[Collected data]
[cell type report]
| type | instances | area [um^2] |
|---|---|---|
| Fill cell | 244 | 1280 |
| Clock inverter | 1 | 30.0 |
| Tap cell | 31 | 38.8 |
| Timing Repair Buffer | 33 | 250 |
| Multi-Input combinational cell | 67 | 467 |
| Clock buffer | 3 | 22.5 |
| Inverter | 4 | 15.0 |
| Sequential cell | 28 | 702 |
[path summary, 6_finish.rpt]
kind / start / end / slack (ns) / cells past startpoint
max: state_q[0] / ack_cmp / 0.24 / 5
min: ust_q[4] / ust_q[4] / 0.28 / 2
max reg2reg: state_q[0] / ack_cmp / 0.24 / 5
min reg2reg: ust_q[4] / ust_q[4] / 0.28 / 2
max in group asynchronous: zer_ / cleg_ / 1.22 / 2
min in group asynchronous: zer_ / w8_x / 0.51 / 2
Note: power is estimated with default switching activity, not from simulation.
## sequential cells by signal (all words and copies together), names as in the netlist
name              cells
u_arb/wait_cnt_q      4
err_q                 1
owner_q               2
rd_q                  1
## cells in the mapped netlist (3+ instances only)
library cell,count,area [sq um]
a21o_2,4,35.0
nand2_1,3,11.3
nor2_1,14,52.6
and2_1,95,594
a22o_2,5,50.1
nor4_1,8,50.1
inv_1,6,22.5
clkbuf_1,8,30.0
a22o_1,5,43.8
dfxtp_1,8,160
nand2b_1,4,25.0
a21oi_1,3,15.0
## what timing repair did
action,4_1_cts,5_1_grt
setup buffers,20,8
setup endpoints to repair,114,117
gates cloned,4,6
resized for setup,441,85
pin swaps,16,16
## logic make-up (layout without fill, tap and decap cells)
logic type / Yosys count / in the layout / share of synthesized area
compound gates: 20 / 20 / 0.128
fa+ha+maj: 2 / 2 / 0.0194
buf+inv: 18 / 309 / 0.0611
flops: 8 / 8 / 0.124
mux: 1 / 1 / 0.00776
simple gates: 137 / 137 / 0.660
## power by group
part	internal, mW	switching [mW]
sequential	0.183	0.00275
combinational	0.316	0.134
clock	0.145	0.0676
`config.mk`:
```
export PLATFORM = sky130hd
export DESIGN_NAME = vbutton_ctrl
export DESIGN_NICKNAME = d
export VERILOG_FILES = /design/src/rtl/vbutton_ctrl.sv
export SDC_FILE = /design/constraint.sdc
export NUM_CORES = 1
export LEC_CHECK = 0
export ABC_CLOCK_PERIOD_IN_PS = 2260
export CELL_PAD_IN_SITES_DETAIL_PLACEMENT = 1
export CELL_PAD_IN_SITES_GLOBAL_PLACEMENT = 1
export CORE_MARGIN = 5
export CORE_UTILIZATION = 48
export DETAILED_ROUTE_END_ITERATION = 8
export PLACE_DENSITY = 0.9
export SLEW_MARGIN = 20
export SYNTH_ARGS = -nofsm -noshare
export SYNTH_HDL_FRONTEND = slang
export SYNTH_SLANG_ARGS = --single-unit
```
`constraint.sdc`:
```
create_clock -name clk -period 2.26 [get_ports clk]
set_input_delay 0.226 -clock clk [delete_from_list [all_inputs] [get_ports clk]]
set_output_delay 0.226 -clock clk [all_outputs]
set_load 0.005 [all_outputs]
```
==> src/rtl/ifu_pkg.sv <==
// Shared definitions for the instruction fetch unit: FSM state encodings,
// the default reset PC, instruction field bit positions and a small
// helper for the branch offset.
package ifu_pkg;

    // Default PC loaded on reset (word aligned)
    localparam logic [31:0] IFU_RESET_PC = 32'h0000_3000;

    // FSM state encodings
    localparam logic [1:0] IFU_IDLE  = 2'd0;
    localparam logic [1:0] IFU_FETCH = 2'd1;
    localparam logic [1:0] IFU_ISSUE = 2'd2;

    // Instruction field bit positions
    localparam int OP_HI      = 31;
    localparam int OP_LO      = 26;
    localparam int RS_HI      = 25;
    localparam int RS_LO      = 21;
    localparam int RT_HI      = 20;
    localparam int RT_LO      = 16;
    localparam int RD_HI      = 15;
    localparam int RD_LO      = 11;
    localparam int FUNCT_HI   = 5;
    localparam int FUNCT_LO   = 0;
    localparam int IMM_HI     = 15;
    localparam int IMM_LO     = 0;
    localparam int JTARGET_HI = 25;
    localparam int JTARGET_LO = 0;

    // Sign-extend a 16-bit immediate and scale it to a byte offset
    function automatic logic [31:0] branch_offset(input logic [15:0] imm);
        return {{14{imm[15]}}, imm, 2'b00};
    endfunction

endpackage

==> src/rtl/ifu_npc.sv <==
// Next-PC selection: jump target, taken branch or fall-through.
// Purely combinational; the caller decides when the result is committed.
module ifu_npc (
    input  logic [31:0] pc_plus4,
    input  logic [31:0] instr,
    input  logic        branch,
    input  logic        jump,
    input  logic        zero,
    output logic [31:0] next_pc
);
    import ifu_pkg::*;

    // The opcode field plays no part in target computation
    logic unused_op_bits;
    assign unused_op_bits = ^instr[OP_HI:OP_LO];

    // Jump wins over branch; a branch is taken only when the ALU reports zero
    always_comb begin
        next_pc = pc_plus4;
        if (jump) begin
            next_pc = {pc_plus4[31:28], instr[JTARGET_HI:JTARGET_LO], 2'b00};
        end else if (branch && zero) begin
            next_pc = pc_plus4 + branch_offset(instr[IMM_HI:IMM_LO]);
        end
    end

endmodule

==> src/rtl/ifu.sv <==
// Instruction fetch unit: owns the PC, fetches words over a req/ready
// handshake, holds the instruction register for decode and commits the
// next PC when the datapath acknowledges the instruction.
module ifu
    import ifu_pkg::*;
#(
    parameter logic [31:0] RESET_PC = IFU_RESET_PC
) (
    input  logic        clk,
    input  logic        reset,
    output logic        imem_req,
    output logic [31:0] imem_addr,
    input  logic        imem_ready,
    input  logic [31:0] imem_rdata,
    output logic        instr_valid,
    input  logic        instr_ack,
    input  logic        Branch,
    input  logic        Jump,
    input  logic        Zero,
    output logic [31:0] instr,
    output logic [5:0]  OP,
    output logic [5:0]  Funct,
    output logic [4:0]  rs,
    output logic [4:0]  rt,
    output logic [4:0]  rd,
    output logic [15:0] imm16,
    output logic [31:0] pc,
    output logic [31:0] pc_plus4,
    output logic [31:0] retired
);

    logic [1:0]  state_q, state_d;
    logic [31:0] pc_q, pc_d;
    logic [31:0] instr_q, instr_d;
    logic [31:0] retired_q, retired_d;
    logic [31:0] pc_plus4_w;
    logic [31:0] next_pc_w;

    assign pc_plus4_w = pc_q + 32'd4;

    ifu_npc u_npc (
        .pc_plus4 (pc_plus4_w),
        .instr    (instr_q),
        .branch   (Branch),
        .jump     (Jump),
        .zero     (Zero),
        .next_pc  (next_pc_w)
    );

    // FSM: IDLE -> FETCH (wait for ready) -> ISSUE (wait for ack) -> FETCH
    always_comb begin
        state_d   = state_q;
        pc_d      = pc_q;
        instr_d   = instr_q;
        retired_d = retired_q;
        case (state_q)
            IFU_IDLE: begin
                state_d = IFU_FETCH;
            end
            IFU_FETCH: begin
                if (imem_ready) begin
                    instr_d = imem_rdata;
                    state_d = IFU_ISSUE;
                end
            end
            IFU_ISSUE: begin
                if (instr_ack) begin
                    pc_d      = next_pc_w;
                    retired_d = retired_q + 32'd1;
                    state_d   = IFU_FETCH;
                end
            end
            default: begin
                state_d = IFU_IDLE;
            end
        endcase
    end

    // State registers with synchronous active-low reset
    always_ff @(posedge clk) begin
        if (!reset) begin
            state_q   <= IFU_IDLE;
            pc_q      <= RESET_PC;
            instr_q   <= 32'd0;
            retired_q <= 32'd0;
        end else begin
            state_q   <= state_d;
            pc_q      <= pc_d;
            instr_q   <= instr_d;
            retired_q <= retired_d;
        end
    end

    assign imem_req    = (state_q == IFU_FETCH);
    assign imem_addr   = {pc_q[31:2], 2'b00};
    assign instr_valid = (state_q == IFU_ISSUE);

    assign instr    = instr_q;
    assign OP       = instr_q[OP_HI:OP_LO];
    assign Funct    = instr_q[FUNCT_HI:FUNCT_LO];
    assign rs       = instr_q[RS_HI:RS_LO];
    assign rt       = instr_q[RT_HI:RT_LO];
    assign rd       = instr_q[RD_HI:RD_LO];
    assign imm16    = instr_q[IMM_HI:IMM_LO];
    assign pc       = pc_q;
    assign pc_plus4 = pc_plus4_w;
    assign retired  = retired_q;

endmodule

==> config.mk <==
export PLATFORM = sky130hd
export DESIGN_NAME = ifu
export DESIGN_NICKNAME = d
export VERILOG_FILES = /design/src/rtl/ifu_pkg.sv /design/src/rtl/ifu_npc.sv /design/src/rtl/ifu.sv
export SDC_FILE = /design/constraint.sdc
export NUM_CORES = 1
export LEC_CHECK = 0
export BUFFER_PORTS_ARGS = -buffer_cell sky130_fd_sc_hd__buf_2
export CAP_MARGIN = 10
export CORE_MARGIN = 4
export CORE_UTILIZATION = 40
export DETAILED_ROUTE_END_ITERATION = 6
export PLACE_DENSITY = 0.75
export SYNTH_ARGS = -nofsm -noshare
export SYNTH_HDL_FRONTEND = slang
export SYNTH_SLANG_ARGS = --single-unit
==> constraint.sdc <==
create_clock -name clk -period 4.93 [get_ports clk]
set_clock_uncertainty 0.2 [all_clocks]
set_input_delay 0.986 -clock clk [delete_from_list [all_inputs] [get_ports clk]]
set_output_delay 0.986 -clock clk [all_outputs]
set_load 0.01 [all_outputs]
=== Yosys cells after proc, flatten, opt, wreduce, memory -nomap -nowiden ===
Cells that the tools add are included.

* $add $sub $neg: 3
* Eq/ne operators: 4
* Muxes and demuxes: 5
* Reduce and logical (&&, ||, !) cells: 5

{| class="wikitable"
|+ Operators by type and width
! operator !! count
|-
| $mux W32 || 2
|-
| $add A32 B1 Y32 const B || 1
|-
| $add A32 B3 Y32 const B || 1
|-
| $add A32 B32 Y32 || 1
|-
| $pmux W2 S3 || 1
|-
| $reduce_and A2 Y1 || 3
|-
| $mux W2 || 2
|-
| $ne A2 B1 Y1 const B || 2
|-
| $eq A2 B1 Y1 const B || 1
|-
| $eq A2 B2 Y1 const B || 1
|-
| $logic_not A2 Y1 || 1
|-
| $logic_and A1 B1 Y1 || 1
|}

* Flip-flop bits (word level): 98
* Input bits: 39
* Output and inout port bits: 205
* Logic and storage cells: 21

=== Logic depth before layout (Yosys ltp) ===
Gate-level depths: netlist of run 1.

* Word-level depth: 4
* Mapped depth: 18
* Depth with buffers taken out: 17

=== Modules after synthesis ===
A second synthesis of run 1 with hierarchy kept.

* Cells, all modules: 965
* Area, all modules: 7,169.4 µm²

{| class="wikitable"
|+ By module, submodules not included
! module !! instances !! cells each !! area an instance (µm²) !! seq. area each (µm²)
|-
| ifu || 1 || 641 || 5,029.8 || 1,961.9
|-
| ifu_npc || 1 || 324 || 2,139.6 || 0.0
|}

=== Worst setup path before layout of run 1 ===
No wires, ideal clock.

* Kind: register to register
* Start: reg pc_q[4], in the netlist pc[4]
* End: reg pc_q[31], in the netlist pc[31]
* Library setup time: 0.070 ns
* Data arrival time: 3.924 ns
* Required time: 4.660 ns
* Path slack: 0.736 ns
* Stages on the path, launching flop included: 17
* Buffers on the path: 1
* Clock period less this slack: 4.194 ns
* Cells stage by stage: dfxtp_1 -> nand3_2 -> or3_1 -> buf_2 -> or3_4 -> nand2b_1 -> xnor2_1 -> ha_1 -> a21oi_1 -> nand2_1 -> a221oi_1 -> a41oi_1 -> o221ai_1 -> mux2i_1 -> xnor2_1 -> or3_1 -> a21boi_1

* Longest elaborated chain between the ends: 4

{| class="wikitable"
|+ RTL lines
! element !! RTL line !! text
|-
| from (decl) || ifu.sv:33 || <nowiki>logic [31:0] pc_q, pc_d;</nowiki>
|-
| from (signal assigned) || ifu.sv:88 || <nowiki>pc_q <= pc_d;</nowiki>
|-
| $add A32 B3 Y32 || ifu.sv:39 || <nowiki>assign pc_plus4_w = pc_q + 32'd4;</nowiki>
|-
| named net pc_plus4[23] || ifu.sv:28 || <nowiki>output logic [31:0] pc_plus4,</nowiki>
|-
| $add A32 B32 Y32 || ifu_npc.sv:23 || <nowiki>next_pc = pc_plus4 + branch_offset(instr[IMM_HI:IMM_LO]);</nowiki>
|-
| $mux W32 || ifu_npc.sv:22 || <nowiki>end else if (branch && zero) begin</nowiki>
|-
| $mux W32 || ifu_npc.sv:20 || <nowiki>if (jump) begin</nowiki>
|}

The timed path passes the listed nets, and every way through them passes these cells.
A chain may end at the register's enable or synchronous reset.

=== Worst setup path in the final report of run 1 ===
* Start: reg pc_q[2], in the netlist pc[2]
* End: reg pc_q[31], in the netlist pc[31]

* Longest elaborated chain between the ends: 4

{| class="wikitable"
|+ RTL lines
! element !! RTL line
|-
| $add A32 B3 Y32 (*) || ifu.sv:39
|-
| $add A32 B32 Y32 || ifu_npc.sv:23
|-
| $mux W32 || ifu_npc.sv:22
|-
| $mux W32 (*) || ifu_npc.sv:20
|}

Every way passes the cells marked *; elsewhere a longest branch is shown, timed or not.

==> impl_metrics.toml, run 1 <==
[pwr]
finalPower_mw = 1.76
leakagePower_nw = 3.87
power_frac_comb_pct = 13.3
internal_power_mw = 1.24
switching_power_mw = 0.521
power.share.switching_pct = 29.6
power_density_nw_per_um2 = 222
p_clk_share_pct = 40.1
seqPwrFrac_pct = 46.6
ir_worst_vdd_uv = 157

[place]
portBuffers = 237
post-place-ws_ns = 0.467
dp.cells = 1252
dp_hpwl_um = 15600
gp_congestion = 0.935

[sta]
tightest_slew_ns = 0.876
maxClockFrequency_mhz = 220
relSlewSlack_pct = 41.5
hold_viol = 0
finalMaxSlewViolations = 0
layout_setup_ws_ns = 0.394
finalCritPeriodShare_pct = 92.0
rsz0062_at_grt = "false"
finalSetupViolCount = 0
fin_setup_tns_ns = 0
hold_slack_ns = 0.274
fin_crit_ns = 4.54

[synth]
yosysUniqueCellTypes = 58
synth_simple_gate_area_share_pct = 24.1
synth-adder-area-share_pct = 7.09
synth_cells = 901
synthFlopType = "dfxtp_1"
syn_area_um2 = 6820
synth_top_family_by_area = "simple AND/OR/NAND/NOR gates"
synthXorXnorAreaFrac_pct = 10.2
ys_warn_count = 0
ys_ff_latch = 96
synth-edff-count = 0
ys_seq_area_share_pct = 28.2
synth-compound-area-share_pct = 18.2
synth_area_per_cell_um2 = 7.56
synthMuxAreaShare_pct = 0.587
ys_async_sr_fraction_pct = 0

[hold_path]
hold_end = "instr[30]$_SDFFE_PN0P_"
min_from = "instr[30]$_SDFFE_PN0P_"
hp-class = "reg2reg"
min_path_cells = 2

[route]
drc = 0
wl_per_cell_um = 16.0
route.vias.total = 6648
drt_iter0_markers = 557
wl_um = 20300
firstDrtPassIters = 5
drt.antenna.violating_nets = 0
via_per_inst = 5.24

[setup_path]
path_max_fanout = 9
cp_slowest_stage_delay_ns = 0.48
crit_path_end_kind = "register"
start_kind = "register"
critical-path-slowest-cell = "dfxtp_1"
r2r_end = "pc[31]$_SDFFE_PN0P_"
path_class = "reg2reg"
crit_arrival_ns = 4.62
ff2ff_setup_slack_ns = 0.39
r2r_cells = 16
path_cells = "ha_1, nand4_1, nor2_1, nand4_1, nor2_1, xor2_1, ha_1, nand4_1, nor2_1, a221oi_1, a41oi_1, o221ai_1, mux2i_1, xnor2_1, or3_1, a21boi_1"
r2r-start = "pc[2]$_SDFFE_PN0P_"
required_ns = 5.02

[global_route]
antenna_found_initial = 0
grt-ovfl-total = 0
grt_pass1_vias = 6233
grt_pass1_wl_um = 32500
grt_max_degree = 47
grt_usage_pct = 20.5

[final_layout]
seqCellArea_um2 = 1920
nets = 1120
fin_cells = 1268
multiInputGateArea_um2 = 4120
syn_to_final_growth_pct = 16.1
fill_cells = 1671
num_antenna_cells = 0
drive_above_1_share_pct = 25.9

[clock_network]
clock_latency_ns = 0.36
cts_tree = "yes"
ctsResizeCount = 0
cts-hold-fix-buffers = 0
clk_path_buf_depth = 2
cts-root-buf = "clkbuf_16"
numCtsBuffers = 9
clkSinkCount = 96
cts_max_level = 3
cts.clk_slew.worst_paths_ns = 0.07
cts_setup_buffers = 0

[floorplanning]
start_util_pct = 41.0
die_x_um = 139
die_area_um2 = 19200
rows = 47
ios = 244
die_height_um = 139
core_um2 = 16600

[flow_run]
cap_violations = 0

[status]
status = "finished, final reports clean"
==> power groups by stage <==
stage                     Sequential (mW)  Clock (mW)  Combinational (mW)
after CTS                           0.821       0.721               0.234
after global routing                0.824       0.748               0.261
after floorplan                     0.838           0               0.165
after global placement              0.838           0               0.231
after detailed placement            0.839           0               0.232
final                               0.821       0.706               0.235
==> cell families (layout without fill, tap and decap cells) <==
group | after synthesis | count (layout)
and+or+nand+nor | 353 | 353
AOI/OAI and AO/OA | 198 | 198
buffers and inverters | 132 | 274
DFF | 96 | 96
xor gates and xnor gates | 79 | 79
adders and majority gates | 38 | 38
muxes | 4 | 4
other | 1 | 6
==> layout by cell type, fill, tap and decap left out, types with 7 or more instances in the layout <==
cell type	netlist	layout
buf_2	2	237
nand2_1	146	146
dfxtp_1	96	96
nor2_1	82	81
a21oi_1	73	73
xor2_1	42	42
xnor2_1	37	37
ha_1	37	37
o21ai_0	34	34
nand3_1	31	31
a21boi_0	19	19
and3_1	15	15
and2_1	15	15
nand4_1	13	13
a21o_1	12	12
inv_1	11	11
nor2b_1	11	11
or3_1	9	9
clkbuf_16	0	9
buf_4	79	9
o211ai_1	8	8
and4_1	7	7
a31oi_1	7	7
==> state kept, by name, summed over array words and instances, names as in the netlist <==
register	cells
state_q	2
retired	32
pc	30
instr	32
==> worst max path at each step <==
stage / startpoint / to / slack, ns / depth (start not counted)
CTS: pc[2]$_SDFFE_PN0P_ / pc[31]$_SDFFE_PN0P_ / 0.43 / 16
global route: pc[2]$_SDFFE_PN0P_ / pc[31]$_SDFFE_PN0P_ / 0.0008 / 16
floorplan: pc[4]$_SDFFE_PN0P_ / pc[31]$_SDFFE_PN0P_ / 0.74 / 16
detailed placement: pc[2]$_SDFFE_PN0P_ / pc[31]$_SDFFE_PN0P_ / 0.47 / 16
finish: pc[2]$_SDFFE_PN0P_ / pc[31]$_SDFFE_PN0P_ / 0.39 / 16
global placement: pc[2]$_SDFFE_PN0P_ / pc[31]$_SDFFE_PN0P_ / 0.61 / 16
==> cell usage after synthesis, types with 4 or more instances <==
cell type | count | area [um^2]
o22ai_1 | 5 | 31.3
a21boi_0 | 19 | 143
xor2_1 | 42 | 368
a21o_1 | 12 | 90.1
a21oi_1 | 73 | 365
nor2b_1 | 11 | 68.8
a31oi_1 | 7 | 43.8
buf_1 | 4 | 15.0
nor3_1 | 5 | 25.0
o311ai_0 | 4 | 35.0
o21ai_0 | 34 | 170
xnor2_1 | 37 | 324
a221oi_1 | 4 | 35.0
o31ai_1 | 4 | 30.0
nand4_1 | 13 | 81.3
a211oi_1 | 5 | 37.5
ha_1 | 37 | 463
and3_1 | 15 | 93.8
dfxtp_1 | 96 | 1920
nor2_1 | 82 | 308
and4_1 | 7 | 61.3
nand3_1 | 31 | 155
clkbuf_1 | 35 | 131
and2_1 | 15 | 93.8
inv_1 | 11 | 41.3
o211ai_1 | 8 | 60.1
mux2i_1 | 4 | 40.0
nand2_1 | 146 | 548
nand2b_1 | 5 | 31.3
or3_1 | 9 | 56.3
buf_4 | 79 | 593
==> worst max-delay path, delay by kind of cell (launching register included) <==
kind,cells,cell delay (ns)
AOI/OAI and AO/OA,4,0.90
xor gates and xnor gates,2,0.37
adders and majority gates,2,0.62
DFF,1,0.48
muxes,1,0.24
and+or+nand+nor,7,1.66
==> layout make-up <==
class | instances | share of cell area (%)
flip-flops and latches | 96 | 24.3
well taps | 220 | 3.48
repair buffers | 246 | 15.8
clock buffers | 9 | 2.85
multi-input cells | 678 | 52.1
inverters | 12 | 0.569
clock inverters | 7 | 0.933
==> through the flow <==
stage / area, um^2 / util (%)
floorplan: 6830 / -
global placement: 7620 / 45.8
detailed placement: 7620 / 45.8
CTS: 7920 / 47.6
global route: 7920 / 47.6
finish: 7920 / 47.6
==> metal layers <==
layer	share of wire [%]	GRT usage (%)	vias up
li1	-	-	3312
met1	43	27.7	3045
met4	2.5	7.64	0
met5	0	0	-
met2	46	32.8	262
met3	8.2	3.83	29
(Power assumes the default switching activity.)
==> run 2, diff against run 1 <==
==> constraint.sdc (replaced) <==
create_clock -name clk -period 4.93 [get_ports clk]
set_clock_uncertainty 0.2 [all_clocks]
set_input_delay 0.986 -clock clk [delete_from_list [all_inputs] [get_ports clk]]
set_output_delay 0.986 -clock clk [all_outputs]
set_load 0.1 [all_outputs]
==> impl_metrics.toml, run 2 (synthesized netlist as in run 1, its figures left out) <==
[clock_network]
clkSinkCount = 96
cts_tree = "yes"
numCtsBuffers = 9
clk_path_buf_depth = 2
cts-root-buf = "clkbuf_16"
cts_setup_buffers = 0
cts-hold-fix-buffers = 0
cts.clk_slew.worst_paths_ns = 0.07
clock_latency_ns = 0.35
ctsResizeCount = 0
cts_max_level = 3

[floorplanning]
die_height_um = 139
start_util_pct = 41.0
die_x_um = 139
rows = 47
die_area_um2 = 19200
core_um2 = 16600
ios = 244

[pwr]
power_density_nw_per_um2 = 249
leakagePower_nw = 4.01
ir_worst_vdd_uv = 171
finalPower_mw = 2.06

[sta]
finalSetupViolCount = 0
relSlewSlack_pct = 45.2
fin_setup_tns_ns = 0
tightest_slew_ns = 0.822
rsz0062_at_grt = "false"
hold_viol = 0
finalCritPeriodShare_pct = 89.1
hold_slack_ns = 0.274
maxClockFrequency_mhz = 228
fin_crit_ns = 4.39
finalMaxSlewViolations = 0

[route]
drc = 0
route.vias.total = 6661
firstDrtPassIters = 7
drt_iter0_markers = 373
wl_per_cell_um = 16.2
wl_um = 20600
drt.antenna.violating_nets = 0
via_per_inst = 5.25

[global_route]
grt_max_degree = 48
grt-ovfl-total = 0
grt_usage_pct = 20.9
antenna_found_initial = 0
grt_pass1_vias = 6186
grt_pass1_wl_um = 33000

[hold_path]
hp-class = "reg2reg"
min_path_cells = 2
min_from = "instr[29]$_SDFFE_PN0P_"
hold_end = "instr[29]$_SDFFE_PN0P_"

[setup_path]
path_buf_inv = 1
r2r_end = "pc[31]$_SDFFE_PN0P_"
path_max_fanout = 10
critical-path-top-delay-family = "simple AND/OR/NAND/NOR gates"
critical-path-slowest-cell = "dfxtp_4"
path_class = "reg2reg"
start_kind = "register"
r2r_cells = 18
required_ns = 5.01
cp_slowest_stage_delay_ns = 0.39
ff2ff_setup_slack_ns = 0.54
r2r-start = "pc[2]$_SDFFE_PN0P_"
crit_arrival_ns = 4.47
path_cells = "ha_1, nand4_1, nor2_1, nand4_1, buf_4, nor2_2, and3_1, xor2_4, ha_1, a21oi_1, nor2b_1, nor2_1, nand2_1, o221ai_1, mux2i_1, xnor2_1, or3_1, a21boi_1"
crit_path_end_kind = "register"

[final_layout]
final_cell_mix = "buf_2, nand2_1, nor2_1"
final_util_pct = 49.6
nets = 1120
num_antenna_cells = 0
fill_cells = 1627
layout_commonest_cell = "buf_2"
drive_above_1_share_pct = 30.4
syn_to_final_growth_pct = 21.2

[flow_run]
cap_violations = 0

[status]
status = "finished, final reports clean"

[place]
dp_hpwl_um = 15700
portBuffers = 237
gp_congestion = 0.918
[run 2: layout make-up]
cell class	instances	area [um^2]	share of cell area (%)
clock inverter	7	73.8	0.894
clock buffer	9	225	2.73
timing repair buffer	246	1250	15.2
inverter	12	45.0	0.545
sequential	96	1950	23.6
tap	220	275	3.33
multi-input combinational	678	4430	53.7
[run 2: metal layers]
metal,GRT usage [%],vias to the layer above,wire length (um)
met2,33.8,272,9370
li1,-,3301,-
met4,6.66,0,397
met3,3.79,21,1610
met1,28.5,3067,9220
met5,0,-,0
[run 2: how the worst max path moves through the flow]
stage                                   from             endpoint  depth (start not counted)
after global placement    pc[8]$_SDFFE_PN0P_  pc[31]$_SDFFE_PN0P_                         15
final                     pc[2]$_SDFFE_PN0P_  pc[31]$_SDFFE_PN0P_                         18
after detailed placement  pc[2]$_SDFFE_PN0P_  pc[31]$_SDFFE_PN0P_                         18
after global routing      pc[2]$_SDFFE_PN0P_  pc[31]$_SDFFE_PN0P_                         18
after CTS                 pc[8]$_SDFFE_PN0P_  pc[31]$_SDFFE_PN0P_                         15
after floorplan           pc[8]$_SDFFE_PN0P_  pc[31]$_SDFFE_PN0P_                         16
[run 2: worst reg2reg max path, cell delays in order, from the launching register on]
cell and delay (ns):
dfxtp_4 0.39, ha_1 0.21, nand4_1 0.16, nor2_1 0.38, nand4_1 0.14, buf_4 0.21, nor2_2 0.28, and3_1 0.34
xor2_4 0.17, ha_1 0.35, a21oi_1 0.22, nor2b_1 0.08, nor2_1 0.15, nand2_1 0.07, o221ai_1 0.19, mux2i_1 0.24
xnor2_1 0.09, or3_1 0.31, a21boi_1 0.15
[run 2: where the power goes]
part           switching [mW]  internal (mW)
combinational           0.440         0.0912
clock                   0.349          0.359
sequential             0.0291          0.792
[run 2: stage by stage]
| step | worst slack, ns | instance area [um^2] | cells |
|---|---|---|---|
| after floorplan | 0.0107 | 7180 | 906 |
| after global placement | 0.739 | 7960 | 1252 |
| after detailed placement | 0.608 | 7960 | 1252 |
| after CTS | 0.585 | 8260 | 1268 |
| after global routing | 0.195 | 8260 | 1268 |
| final | 0.538 | 8260 | 1268 |
File: config.mk
export PLATFORM = sky130hd
export DESIGN_NAME = ocp_master_arbiter
export DESIGN_NICKNAME = d
export VERILOG_FILES = /design/src/rtl/ocp_master_arbiter.sv
export SDC_FILE = /design/constraint.sdc
export NUM_CORES = 1
export LEC_CHECK = 0
export ABC_AREA = 1
export BUFFER_PORTS_ARGS = -buffer_cell sky130_fd_sc_hd__buf_2
export CORE_ASPECT_RATIO = 2
export CORE_MARGIN = 2
export CORE_UTILIZATION = 29
export DETAILED_ROUTE_END_ITERATION = 16
export GPL_TIMING_DRIVEN = 0
export PLACE_DENSITY = 0.53
export SLEW_MARGIN = 20
export SYNTH_ARGS = -nofsm -noshare
export SYNTH_HDL_FRONTEND = slang
export SYNTH_SLANG_ARGS = --single-unit
File: constraint.sdc
create_clock -name clk -period 1.25 [get_ports clk]
set_input_delay 0.25 -clock clk [delete_from_list [all_inputs] [get_ports clk]]
set_output_delay 0.25 -clock clk [all_outputs]
set_load 0.01 [all_outputs]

## YOUR OBJECTIVE
Copy only the entries from the first line to the line with "max reg2reg: state_q[0] / ack_cmp / 0.24 / 5", each exactly as it appears.

## SOLUTION TO THE PROBLEM
[cell type report]
| type | instances | area [um^2] |
|---|---|---|
| Fill cell | 244 | 1280 |
| Clock inverter | 1 | 30.0 |
| Tap cell | 31 | 38.8 |
| Timing Repair Buffer | 33 | 250 |
| Multi-Input combinational cell | 67 | 467 |
| Clock buffer | 3 | 22.5 |
| Inverter | 4 | 15.0 |
| Sequential cell | 28 | 702 |
[path summary, 6_finish.rpt]
kind / start / end / slack (ns) / cells past startpoint
max: state_q[0] / ack_cmp / 0.24 / 5
min: ust_q[4] / ust_q[4] / 0.28 / 2
max reg2reg: state_q[0] / ack_cmp / 0.24 / 5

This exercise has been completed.